In overturning the Upper Tribunal (Lands Chamber) decision that concurrent lessees could not be treated as “a party to the agreement”, the Court of Appeal gave effect to the intention of the Code, not just the words used. Those entitled to the benefit and burden of an agreement – both as operator and site provider – are to be treated as parties to the agreement whether or not they are the original parties to the agreement or their successors in title.

On the third day before Christmas, Maya Truelove presented instructions from three cackling French tenants, whose immediate landlord, Paille, was in control of an unlicensed house in multiple occupation. They wanted to obtain a rent repayment order against the superior landlord, Faverolles, due to Paille appearing to be a “straw company”. 

Alas, Ditchim had to tell them not to count their chickens. In a straightforward interpretation of sections 40(2) and 40(2)(a) of the Housing and Planning Act 2016, the Supreme Court decided in Rakusen v Jepsen and others [2023] UKSC 9; [2023] EGLR 20 that an RRO could only be made against the immediate landlord of the tenancy that generated the relevant rent. 

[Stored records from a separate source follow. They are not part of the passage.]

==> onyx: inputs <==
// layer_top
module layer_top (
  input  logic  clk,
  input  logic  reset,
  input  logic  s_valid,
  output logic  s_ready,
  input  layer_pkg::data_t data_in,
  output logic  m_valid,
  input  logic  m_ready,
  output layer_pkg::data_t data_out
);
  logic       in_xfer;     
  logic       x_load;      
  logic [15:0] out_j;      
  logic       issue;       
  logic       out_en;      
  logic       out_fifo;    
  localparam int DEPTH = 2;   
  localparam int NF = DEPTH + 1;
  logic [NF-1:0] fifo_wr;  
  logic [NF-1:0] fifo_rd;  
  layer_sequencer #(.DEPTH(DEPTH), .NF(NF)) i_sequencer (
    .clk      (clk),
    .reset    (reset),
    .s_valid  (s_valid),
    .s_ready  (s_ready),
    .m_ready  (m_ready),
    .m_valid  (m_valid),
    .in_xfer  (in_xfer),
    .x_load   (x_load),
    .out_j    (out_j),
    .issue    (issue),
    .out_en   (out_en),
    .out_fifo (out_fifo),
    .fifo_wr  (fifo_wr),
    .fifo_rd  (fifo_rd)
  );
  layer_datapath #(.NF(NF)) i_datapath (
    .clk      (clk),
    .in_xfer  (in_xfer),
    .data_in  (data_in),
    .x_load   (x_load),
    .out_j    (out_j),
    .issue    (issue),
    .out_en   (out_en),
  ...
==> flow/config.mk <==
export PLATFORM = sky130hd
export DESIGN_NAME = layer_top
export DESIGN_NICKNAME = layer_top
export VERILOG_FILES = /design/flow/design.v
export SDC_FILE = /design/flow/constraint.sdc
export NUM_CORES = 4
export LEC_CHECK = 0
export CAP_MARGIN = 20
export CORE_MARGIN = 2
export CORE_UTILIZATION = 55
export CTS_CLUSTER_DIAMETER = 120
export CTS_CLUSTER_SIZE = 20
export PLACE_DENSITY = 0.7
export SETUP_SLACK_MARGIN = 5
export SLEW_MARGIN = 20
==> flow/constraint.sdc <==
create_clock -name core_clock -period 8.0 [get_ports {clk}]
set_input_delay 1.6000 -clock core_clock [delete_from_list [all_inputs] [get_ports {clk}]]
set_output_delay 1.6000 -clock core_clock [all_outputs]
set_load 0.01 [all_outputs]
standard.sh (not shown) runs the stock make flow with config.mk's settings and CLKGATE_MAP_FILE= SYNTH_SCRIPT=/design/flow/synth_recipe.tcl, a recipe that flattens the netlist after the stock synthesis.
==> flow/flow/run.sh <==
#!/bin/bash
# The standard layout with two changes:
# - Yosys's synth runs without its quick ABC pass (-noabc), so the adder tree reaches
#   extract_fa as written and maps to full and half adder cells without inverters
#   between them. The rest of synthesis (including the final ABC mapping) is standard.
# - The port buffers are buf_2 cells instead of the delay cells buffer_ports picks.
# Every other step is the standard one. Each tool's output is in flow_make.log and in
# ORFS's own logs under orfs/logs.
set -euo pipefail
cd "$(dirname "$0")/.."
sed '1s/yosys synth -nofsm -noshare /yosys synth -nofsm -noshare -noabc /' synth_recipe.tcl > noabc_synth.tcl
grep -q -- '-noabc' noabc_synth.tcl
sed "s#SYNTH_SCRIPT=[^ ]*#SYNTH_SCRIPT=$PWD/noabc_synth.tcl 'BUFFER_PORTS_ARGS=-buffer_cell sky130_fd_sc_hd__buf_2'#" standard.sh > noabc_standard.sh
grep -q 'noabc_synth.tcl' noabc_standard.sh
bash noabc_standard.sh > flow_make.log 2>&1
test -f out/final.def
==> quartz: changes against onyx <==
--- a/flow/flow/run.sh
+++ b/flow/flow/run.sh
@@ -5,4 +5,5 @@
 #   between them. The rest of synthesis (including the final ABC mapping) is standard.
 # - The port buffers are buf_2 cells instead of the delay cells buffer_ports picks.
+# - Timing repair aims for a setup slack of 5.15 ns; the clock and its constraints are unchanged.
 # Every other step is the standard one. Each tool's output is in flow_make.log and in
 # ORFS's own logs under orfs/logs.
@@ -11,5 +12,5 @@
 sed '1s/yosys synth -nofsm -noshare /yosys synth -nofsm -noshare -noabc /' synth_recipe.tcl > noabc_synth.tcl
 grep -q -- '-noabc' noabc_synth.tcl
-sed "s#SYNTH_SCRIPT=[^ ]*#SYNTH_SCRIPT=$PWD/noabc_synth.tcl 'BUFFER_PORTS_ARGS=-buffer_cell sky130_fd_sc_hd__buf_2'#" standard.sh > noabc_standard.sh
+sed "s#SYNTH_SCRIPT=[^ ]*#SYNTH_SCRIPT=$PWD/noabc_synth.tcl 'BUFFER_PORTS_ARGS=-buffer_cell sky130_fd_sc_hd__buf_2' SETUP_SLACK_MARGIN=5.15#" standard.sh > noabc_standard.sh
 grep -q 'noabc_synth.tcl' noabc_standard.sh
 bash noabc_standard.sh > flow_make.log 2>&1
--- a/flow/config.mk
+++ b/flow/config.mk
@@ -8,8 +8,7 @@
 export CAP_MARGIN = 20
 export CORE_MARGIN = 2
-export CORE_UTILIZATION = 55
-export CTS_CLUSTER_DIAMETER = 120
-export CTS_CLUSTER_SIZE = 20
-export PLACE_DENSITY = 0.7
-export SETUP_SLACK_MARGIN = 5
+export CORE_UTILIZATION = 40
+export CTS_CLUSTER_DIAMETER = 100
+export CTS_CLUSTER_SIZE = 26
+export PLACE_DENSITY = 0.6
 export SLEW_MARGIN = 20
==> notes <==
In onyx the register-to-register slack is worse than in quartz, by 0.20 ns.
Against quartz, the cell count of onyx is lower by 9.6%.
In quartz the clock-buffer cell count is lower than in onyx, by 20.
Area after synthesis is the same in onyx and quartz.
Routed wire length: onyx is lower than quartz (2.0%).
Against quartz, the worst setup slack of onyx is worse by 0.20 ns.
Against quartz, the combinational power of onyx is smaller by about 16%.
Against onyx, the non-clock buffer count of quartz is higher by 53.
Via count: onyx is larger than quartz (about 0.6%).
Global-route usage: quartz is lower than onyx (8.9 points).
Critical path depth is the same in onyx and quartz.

On the second day before Christmas, Maya Truelove sent Frey and Kit Turtelduv, whose tenants were challenging their contractual right to apportion service charges in a different way to that stated in their leases. The tenants argued that the Turtelduvs’ apportionments were void under section 27A(6) of the Landlord and Tenant Act 1985. 

Hyde gleefully referred them to Williams and others v Aviva Investors Ground Rent GP Ltd and another [2023] UKSC 6; [2023] PLSCS 29, in which the Supreme Court threw traditional orthodoxy up in the air. 

The First-tier Tribunal had no jurisdiction to determine the apportionment of service charges or to make discretionary management decisions. Section 27A(6) was only engaged if a contractual provision sought to oust the jurisdiction of the FTT to review the lawfulness of the service charge demanded. The clients flew happily away.

On the day before Christmas, Maya Truelove referred Ava Partridge who had built a treehouse in her pear tree. Her neighbours had complained of overlooking and were threatening legal action to prevent her using it. Could they do this? Quicke thought it unlikely. 

The Supreme Court had considered two cases of nuisance recently. Jalla and another v Shell International Trading and Shipping Co Ltd and another [2023] UKSC 16; [2023] EGLR 24 confirmed that, for there to be a continuing nuisance, there must be a repetition of the activity or omission. 

Fearn and others v Board of Trustees of Tate Gallery [2023] UKSC 4; [2023] EGLR 14 decided that the Tate Modern was responsible for the visual intrusion caused to the claimants by thousands of people on its viewing gallery continually looking into their flats – a far cry from potential overlooking from a pear tree! 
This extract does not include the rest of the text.